The shop at 112 E. Oak St. is far from Loretto Hospital — and the vaccinations were offered to ineligible people who own and work at the high-end boutiques along the Gold Coast, as well as their family and friends, sources said. The Austin hospital is meant to serve and vaccinate people on the West Side, where coronavirus has devastated communities of color.
* The hospital’s board of trustees includes two state legislators, Sen. Kimberly Lightford and Rep. La Shawn Ford. Both attended a media event with the governor today, but the video conked out and I’ve been waiting to see if they took questions about the hospital. But let’s go to Block Club Chicago again…
Loretto Hospital’s board said it has reprimanded two of its chief executives the same day Chicago’s health chief said the hospital let “well-connected” people jump the vaccination line.
Board members would not say what punishments will be doled out to Loretto Hospital CEO George Miller and COO Dr. Anosh Ahmed — but the hospital already has had its supply of coronavirus vaccine doses cut off by the city. Dr. Allison Arwady, chief of the city’s health department, said officials are investigating events where the hospital vaccinated ineligible people and gave shots outside of the West Side community.
Arwady expressed serious concerns about Loretto’s vaccination program during a Friday call with reporters, saying the hospital has lost community trust and officials don’t feel comfortable sending precious vaccine doses there for the time being. The accusations against the hospital are particularly “unacceptable” because Loretto is in Austin, a Protect Chicago Plus neighborhood that has been hit hard by COVID-19 and where the city has been trying to boost vaccinations, Arwady said.
The hospital’s board has taken “appropriate actions of reprimand against Miller and Ahmed for their role in the mistakes of judgment,” Rep. LaShawn Ford, who sits on Loretto’s board and represents the area in the state Legislature, said in a statement.
It would be nice to know what measures they took. Their last 990 form shows the hospital’s former CEO made $840,000 a year while its best-paid physician made just $165K.
…Adding… Press release…
AFSCME Local 1216—the union representing nurses at Loretto Hospital on the West Side of Chicago—issued this statement following the latest in a series of revelations about the alleged misappropriation of COVID-19 vaccine doses by the hospital’s top management.

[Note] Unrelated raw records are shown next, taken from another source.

==> src/logic/ext_bus_pkg.sv <==
`default_nettype none

package ext_bus_pkg;

	// cartridge side memory map.
	localparam logic [15:0] VRAM_BASE   = 16'h8000;
	localparam logic [15:0] EXTRAM_BASE = 16'hA000;
	localparam logic [15:0] HIGH_BASE   = 16'hFE00;

	localparam int ADDR_SETUP_CYCLES = 1;	// address before strobe.
	localparam int STROBE_CYCLES     = 2;	// rd_n / wr_n low time.
	localparam int SEQ_CNT_W         = 2;	// wide enough for both phases.

	localparam logic [7:0] OPEN_BUS_DATA = 8'hFF;	// nothing drives the bus.

	typedef enum logic [1:0] {
		REGION_ROM    = 2'd0,
		REGION_VRAM   = 2'd1,
		REGION_EXTRAM = 2'd2,
		REGION_HIGH   = 2'd3
	} region_e;

	typedef struct packed {
		logic [15:0] addr;
		logic [7:0]  wdata;
		logic        write;
	} bus_req_t;

	typedef struct packed {
		region_e region;
		logic    external;	// goes out on the cartridge pins.
		logic    chip_sel;	// cartridge ram select.
	} addr_info_t;

	typedef struct packed {
		logic [15:0] addr;
		logic [7:0]  wdata;
		logic        data_oe;
		logic        rd_n;
		logic        wr_n;
		logic        cs_n;
	} pin_bus_t;

endpackage

`default_nettype wire
==> src/logic/ext_bus.sv <==
`timescale 1ns/100ps
`default_nettype none

module ext_bus (
	input  wire logic                  clk,
	input  wire logic                  arst_n,
	input  wire logic                  cpu_req,
	input  wire ext_bus_pkg::bus_req_t cpu_cmd,
	output logic                       cpu_ack,
	input  wire logic                  dma_req,
	input  wire logic [15:0]           dma_addr,
	output logic                       dma_ack,
	output logic [7:0]                 rdata,
	input  wire logic [7:0]            pin_rdata,
	output ext_bus_pkg::pin_bus_t      pins
);

	import ext_bus_pkg::*;

	addr_info_t  info;
	logic        sel_dma;
	logic        capture;
	logic        active;
	logic        rd_phase;
	logic        wr_phase;
	logic        rd_n;
	logic        wr_n;
	logic        cs_n;
	logic        data_oe;
	logic [15:0] held_addr;
	logic [15:0] pin_addr;
	logic [7:0]  pin_wdata;

	ext_bus_seq seq_i (
		.clk       (clk),
		.arst_n    (arst_n),
		.cpu_req   (cpu_req),
		.cpu_write (cpu_cmd.write),
		.dma_req   (dma_req),
		.info      (info),
		.cpu_ack   (cpu_ack),
		.dma_ack   (dma_ack),
		.sel_dma   (sel_dma),
		.capture   (capture),
		.active    (active),
		.rd_phase  (rd_phase),
		.wr_phase  (wr_phase),
		.rd_n      (rd_n),
		.wr_n      (wr_n),
		.cs_n      (cs_n)
	);

	ext_addr_latch latch_i (
		.clk       (clk),
		.arst_n    (arst_n),
		.cpu_addr  (cpu_cmd.addr),
		.dma_addr  (dma_addr),
		.sel_dma   (sel_dma),
		.capture   (capture),
		.active    (active),
		.info      (info),
		.held_addr (held_addr),
		.pin_addr  (pin_addr)
	);

	ext_addr_decode decode_i (
		.addr (held_addr),
		.info (info)
	);

	ext_data_port data_i (
		.clk       (clk),
		.arst_n    (arst_n),
		.wdata     (cpu_cmd.wdata),
		.pin_rdata (pin_rdata),
		.rd_phase  (rd_phase),
		.wr_phase  (wr_phase),
		.external  (info.external),
		.pin_wdata (pin_wdata),
		.data_oe   (data_oe),
		.rdata     (rdata)
	);

	assign pins.addr    = pin_addr;
	assign pins.wdata   = pin_wdata;
	assign pins.data_oe = data_oe;
	assign pins.rd_n    = rd_n;
	assign pins.wr_n    = wr_n;
	assign pins.cs_n    = cs_n;

endmodule

`default_nettype wire

==> src/logic/ext_bus_seq.sv <==
`timescale 1ns/100ps
`default_nettype none

module ext_bus_seq (
	input  wire logic                    clk,
	input  wire logic                    arst_n,
	input  wire logic                    cpu_req,
	input  wire logic                    cpu_write,
	input  wire logic                    dma_req,
	input  wire ext_bus_pkg::addr_info_t info,
	output logic                         cpu_ack,
	output logic                         dma_ack,
	output logic                         sel_dma,
	output logic                         capture,
	output logic                         active,
	output logic                         rd_phase,
	output logic                         wr_phase,
	output logic                         rd_n,
	output logic                         wr_n,
	output logic                         cs_n
);

	import ext_bus_pkg::*;

	typedef enum logic [2:0] {
		IDLE,
		SETUP,
		STROBE,
		DONE,
		RELEASE
	} state_e;

	state_e               state;
	state_e               state_nxt;
	logic [SEQ_CNT_W-1:0] cnt;
	logic                 grant_dma;	// owner of the transfer.
	logic                 write_q;
	logic                 owner_req;
	logic                 setup_end;
	logic                 strobe_end;
	logic                 acking;

	assign owner_req  = grant_dma ? dma_req : cpu_req;
	assign setup_end  = (cnt == SEQ_CNT_W'(ADDR_SETUP_CYCLES - 1));
	assign strobe_end = (cnt == SEQ_CNT_W'(STROBE_CYCLES - 1));

	always_comb begin
		state_nxt = state;
		case (state)
			IDLE: begin
				if (dma_req || cpu_req) begin
					state_nxt = SETUP;
				end
			end
			SETUP: begin
				if (setup_end) begin
					state_nxt = info.external ? STROBE : DONE;	// internal regions skip the pins.
				end
			end
			STROBE: begin
				if (strobe_end) begin
					state_nxt = DONE;
				end
			end
			DONE, RELEASE: begin
				state_nxt = owner_req ? RELEASE : IDLE;
			end
			default: state_nxt = IDLE;
		endcase
	end

	always_ff @(posedge clk or negedge arst_n) begin
		if (!arst_n) begin
			state     <= IDLE;
			cnt       <= '0;
			grant_dma <= 1'b0;
			write_q   <= 1'b0;
		end else begin
			state <= state_nxt;
			if (state_nxt != state || !active) begin
				cnt <= '0;
			end else begin
				cnt <= cnt + 1'b1;
			end
			if (capture) begin
				grant_dma <= dma_req;	// dma wins a tie.
				write_q   <= !dma_req && cpu_write;
			end
		end
	end

	assign capture = (state == IDLE) && (dma_req || cpu_req);
	assign sel_dma = (state == IDLE) ? dma_req : grant_dma;
	assign active  = (state == SETUP) || (state == STROBE);
	assign acking  = (state == DONE) || (state == RELEASE);

	assign cpu_ack = acking && !grant_dma;
	assign dma_ack = acking && grant_dma;

	// internal reads still pass a read phase so open bus data gets loaded.
	assign rd_phase = !write_q && ((state == STROBE) || (state == SETUP && !info.external));
	assign wr_phase = write_q && (state == STROBE);

	assign rd_n = !((state == STROBE) && !write_q);
	assign wr_n = !wr_phase;
	assign cs_n = !(active && info.chip_sel);

	a_cpu_ack_req: assert property (
		@(posedge clk) disable iff (!arst_n)
		$rose(cpu_ack) |-> $past(cpu_req)
	);

	a_dma_ack_req: assert property (
		@(posedge clk) disable iff (!arst_n)
		$rose(dma_ack) |-> $past(dma_req)
	);

	a_ack_excl: assert property (
		@(posedge clk) disable iff (!arst_n)
		!(cpu_ack && dma_ack)
	);

	a_strobe_excl: assert property (
		@(posedge clk) disable iff (!arst_n)
		!(!rd_n && !wr_n)
	);

endmodule

`default_nettype wire

==> src/logic/ext_data_port.sv <==
`timescale 1ns/100ps
`default_nettype none

module ext_data_port (
	input  wire logic       clk,
	input  wire logic       arst_n,
	input  wire logic [7:0] wdata,
	input  wire logic [7:0] pin_rdata,
	input  wire logic       rd_phase,
	input  wire logic       wr_phase,
	input  wire logic       external,
	output logic [7:0]      pin_wdata,
	output logic            data_oe,
	output logic [7:0]      rdata
);

	import ext_bus_pkg::*;

	logic [7:0] rd_sample;

	// follow the requester until the write strobe, then hold.
	always_ff @(posedge clk) begin
		if (!wr_phase) begin
			pin_wdata <= wdata;
		end
	end

	assign data_oe = wr_phase;	// drivers on only under wr_n.

	assign rd_sample = external ? pin_rdata : OPEN_BUS_DATA;

	// last sample is taken on the edge that ends rd_phase.
	always_ff @(posedge clk or negedge arst_n) begin
		if (!arst_n) begin
			rdata <= OPEN_BUS_DATA;
		end else if (rd_phase) begin
			rdata <= rd_sample;
		end
	end

	a_phase_excl: assert property (
		@(posedge clk) disable iff (!arst_n)
		!(rd_phase && wr_phase)
	);

endmodule

`default_nettype wire

==> src/logic/ext_addr_latch.sv <==
`timescale 1ns/100ps
`default_nettype none

module ext_addr_latch (
	input  wire logic                    clk,
	input  wire logic                    arst_n,
	input  wire logic [15:0]             cpu_addr,
	input  wire logic [15:0]             dma_addr,
	input  wire logic                    sel_dma,
	input  wire logic                    capture,
	input  wire logic                    active,
	input  wire ext_bus_pkg::addr_info_t info,
	output logic [15:0]                  held_addr,
	output logic [15:0]                  pin_addr
);

	import ext_bus_pkg::*;

	logic [15:0] src_addr;
	logic        rom_cycle;

	assign src_addr = sel_dma ? dma_addr : cpu_addr;

	// the bus keeps the last address until the next transfer.
	always_ff @(posedge clk or negedge arst_n) begin
		if (!arst_n) begin
			held_addr <= '0;
		end else if (capture) begin
			held_addr <= src_addr;
		end
	end

	assign rom_cycle = active && (info.region == REGION_ROM);

	// a15 doubles as the rom select, so it only drops during a rom access.
	assign pin_addr[15]   = held_addr[15] | ~rom_cycle;
	assign pin_addr[14:0] = held_addr[14:0];

	a_capture_idle: assert property (
		@(posedge clk) disable iff (!arst_n)
		$rose(capture) |-> !active
	);

endmodule

`default_nettype wire

==> src/logic/ext_addr_decode.sv <==
`timescale 1ns/100ps
`default_nettype none

module ext_addr_decode (
	input  wire logic [15:0]             addr,
	output ext_bus_pkg::addr_info_t      info
);

	import ext_bus_pkg::*;

	region_e region;
	logic    external;
	logic    chip_sel;

	always_comb begin
		if (addr < VRAM_BASE) begin
			region = REGION_ROM;
		end else if (addr < EXTRAM_BASE) begin
			region = REGION_VRAM;	// video ram has its own bus.
		end else if (addr < HIGH_BASE) begin
			region = REGION_EXTRAM;	// echo area decodes here too.
		end else begin
			region = REGION_HIGH;
		end
	end

	assign external = (region == REGION_ROM) || (region == REGION_EXTRAM);
	assign chip_sel = (region == REGION_EXTRAM);

	assign info.region   = region;
	assign info.external = external;
	assign info.chip_sel = chip_sel;

endmodule

`default_nettype wire

==> config.mk <==
export PLATFORM = sky130hd
export DESIGN_NAME = ext_bus
export DESIGN_NICKNAME = d
export VERILOG_FILES = /design/src/logic/ext_bus_pkg.sv /design/src/logic/ext_bus.sv /design/src/logic/ext_bus_seq.sv /design/src/logic/ext_data_port.sv /design/src/logic/ext_addr_latch.sv /design/src/logic/ext_addr_decode.sv
export SDC_FILE = /design/constraint.sdc
export NUM_CORES = 1
export LEC_CHECK = 0
export BUFFER_PORTS_ARGS = -buffer_cell sky130_fd_sc_hd__buf_2
export CORE_ASPECT_RATIO = 2
export CORE_MARGIN = 5
export CORE_UTILIZATION = 40
export CTS_BUF_LIST = sky130_fd_sc_hd__clkbuf_8
export CTS_CLUSTER_DIAMETER = 120
export CTS_CLUSTER_SIZE = 20
export DETAILED_ROUTE_END_ITERATION = 8
export PLACE_DENSITY = 0.73
export SLEW_MARGIN = 10
export SYNTH_ARGS = -nofsm -noshare
export SYNTH_HDL_FRONTEND = slang
export SYNTH_HIERARCHICAL = 1
export SYNTH_SLANG_ARGS = --single-unit
==> constraint.sdc <==
create_clock -name clk -period 5.1 [get_ports clk]
set_clock_uncertainty 0.1 [all_clocks]
set_input_delay 0.765 -clock clk [delete_from_list [all_inputs] [get_ports clk]]
set_output_delay 0.765 -clock clk [all_outputs]
set_load 0.01 [all_outputs]
==> results.yml <==
finish:
  final_cell_area_um2: 2429
  num_antenna_cells: 0
  final_layout_size_suffix_gt1_share_pct: 46.48
  stdcell_count: 313
  area.growth.synth_to_final_pct: 19.01
  fin_util_pct: 49.46
  final_nets: 310
grt:
  gr-total-overflow: 0
  track_usage_pct: 13.60
  grt_max_degree: 34
  grt_pass1_wl_um: 7065
  grt_antenna_before_repair: 0
  grt_pass1_vias: 1571
critical_path:
  r2r_cells: 6
  worstSetupStartpoint: "latch_i/held_addr[13]"
  critPathMaxStageDelay_ns: 0.51
  worstSetupStartpointType: "flip-flop"
  worst-path-max-fanout: 5
  critPathRequiredTime_ns: 4.24
  r2r-start: "latch_i/held_addr[13]"
  endpoint_kind: "primary output"
  path_class: "flip-flop to primary output"
  cp_data_arrival_time_ns: 1.80
  path_cells: "and4_4 -> a41o_1 -> or4b_1 -> buf_2"
  slowest_stage: "or4b_1"
synth:
  async_flop_share_pct: 79.49
  synth.top_cells.by_count: "nor2_1, dfrtp_1, buf_4"
  synth_top_cell_area_share_pct: 28.20
  synthFlopType: "dfrtp_1"
  yosysSeqAreaShare_pct: 50.28
  synth_most_common_cell: "nor2_1"
  yosys.area.top_type: "dfrtp_1"
  synth_fp_nets: 244
  synth-edff-count: 8
  post_synth_num_cell_types: 40
  synth_area_leaders: "dfrtp_1, edfxtp_1, dfstp_2"
  syn_area_um2: 2041
  netlist_instances: 189
  post_synth.cell_area_avg_um2: 10.80
  ys_seq_elements: 39
  yosys_warnings: 6
placed_design:
  placed_area_um2: 2316
  dp_slack_ns: 2.584
  hpwl_um: 3447
  place.gp.congestion: 0.7426
  placedCellCount: 305
  io_buffers: 90
die:
  dieArea_um2: 6717
  initial_core_util_pct: 41.56
  core_area_um2: 4910
  die_h_um: 111.0
  rows: 36
  ios: 91
  fp.dieW_um: 60.51
cts:
  clockRootBuffer: "clkbuf_8"
  hold_buffers: 0
  clk_pin_slew_ns: 0.08
  cts_tree: "built"
  h-tree-depth: 2
  cts_setup_buffers: 0
  clock_sinks: 39
  post_cts_resized: 0
  worstSkewPairLatency_ns: 0.30
  cts_inserted_buffers: 5
  clockBufferDepth: 2
sta:
  setup_violations: 0
  setup_tns_ns: 0
  tightest_slew_ns: 0.9953
  max_slew_margin_pct: 33.65
  hold_slack_ns: 0.3749
  fin_crit_sh_pct: 52.28
  maxClockFrequency_mhz: 375.1
  rsz0062_at_grt: "no"
  drv_slew: 0
  min_period_ns: 2.666
  hold_viol: 0
  final.setup.worst_slack_ns: 2.434
power_and_ir_drop:
  peakVddDrop_v: 0.0003149
  power-per-cell-area_nw_per_um2: 615.6
  power.leakage_nw: 1.206
  finalPower_mw: 1.495
routing:
  ant_nets: 0
  viasPerCell: 4.978
  dr_total_vias: 1558
  drt-total-wl_um: 4268
  drc_errors: 0
  dr.pass1.iters: 4
  wl_per_cell_um: 13.64
  drt-initial-drc-count: 11
job:
  cap_violations: 0
run_status:
  outcome: "complete, no violations"
min_path:
  holdCritPathClass: "flip-flop to flip-flop"
  worstHoldStart: "seq_i/cnt[0]"
  min_path_cells: 1
path summary, 6_finish.rpt:
kind | to | slack, ns
max in group asynchronous | latch_i/held_addr[13] | 4.06
hold / removal | seq_i/cnt[0] | 0.37
min in group asynchronous | latch_i/held_addr[3] | 0.40
hold reg to reg | seq_i/cnt[0] | 0.37
setup / recovery | pins[27] | 2.43
setup reg to reg | data_i/rdata[5] | 2.58
cells in the final DEF (no fill, tap or decap), types with 2 or more instances in the layout:
| cell type | count |
|---|---|
| o21a_1 | 2 |
| clkbuf_8 | 5 |
| dfrtp_1 | 23 |
| a21oi_1 | 19 |
| nand2b_4 | 2 |
| a31oi_1 | 9 |
| buf_2 | 90 |
| dfstp_2 | 8 |
| edfxtp_1 | 8 |
| nor2_1 | 24 |
| nor2_2 | 2 |
| inv_1 | 13 |
| nor2b_1 | 2 |
| ha_1 | 2 |
| nand2_1 | 5 |
| mux2i_1 | 17 |
state kept, by name (all words and copies together), names as in the netlist:
| register | flops |
|---|---|
| seq_i/state | 3 |
| seq_i/cnt | 2 |
| latch_i/held_addr | 16 |
| seq_i/grant_dma | 1 |
| data_i/pin_wdata | 8 |
| data_i/rdata | 8 |
| seq_i/write_q | 1 |
routing by layer:
layer / track usage (%) / routed length [um]
met5: 0 / 0
met4: 5.789 / 110
met3: 4.429 / 418
met2: 24.71 / 2353
met1: 13.17 / 1387
layout make-up:
class	instances	area, um2
Clock buffer	5	68.82
Clock inverter	3	43.79
Fill cell	467	2481
Inverter	14	52.55
Multi-Input combinational cell	105	715.7
Sequential cell	39	1026
Tap cell	57	71.32
Timing Repair Buffer	90	450.4
critical path: cells and delay by family (launching register included):
family	cells	cell delay (ns)
AND/OR/NAND/NOR	2	0.70
buffers and inverters	1	0.16
flip-flops	1	0.42
AO/OA/AOI/OAI	1	0.23
cell families after synthesis:
logic type	Yosys count	synth area share [%]
simple gates	46	12.94
buf+inv	45	14.90
compound gates	39	11.77
flops	39	50.28
mux	18	8.890
fa+ha+maj	2	1.226
power by group:
| group | internal, mW | switching [mW] |
|---|---|---|
| Combinational | 0.302 | 0.364 |
| Sequential | 0.468 | 0.104 |
| Clock | 0.146 | 0.112 |
| Total | 0.915 | 0.580 |
Power figures use the tool's default switching activity.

“As the safety net hospital for the city’s West Side, we have been disproportionately impacted by the COVID-19 pandemic,” said D Sutton, a registered nurse and the president of AFSCME Local 1216. “Loretto nurses have been on the front lines of our COVID unit. I and many others have been sickened in the line of duty, some of us so seriously that we had to be hospitalized ourselves.
“Now that the safe, effective COVID vaccines are available, we have been the ones delivering the shots to protect our community. Our work is critically important and we do not want it disrupted.
“We call on the city to restore Loretto Hospital’s supply of vaccine doses. Our community which has been systematically ignored and under-resourced for decades should not be punished now for the reported actions of a few.
“To our community, know that Loretto nurses are here for you, working to keep you healthy and safe. Understand that taking the vaccine is the way to protect yourself, your family and get back to normal in Chicago as quickly as we can.”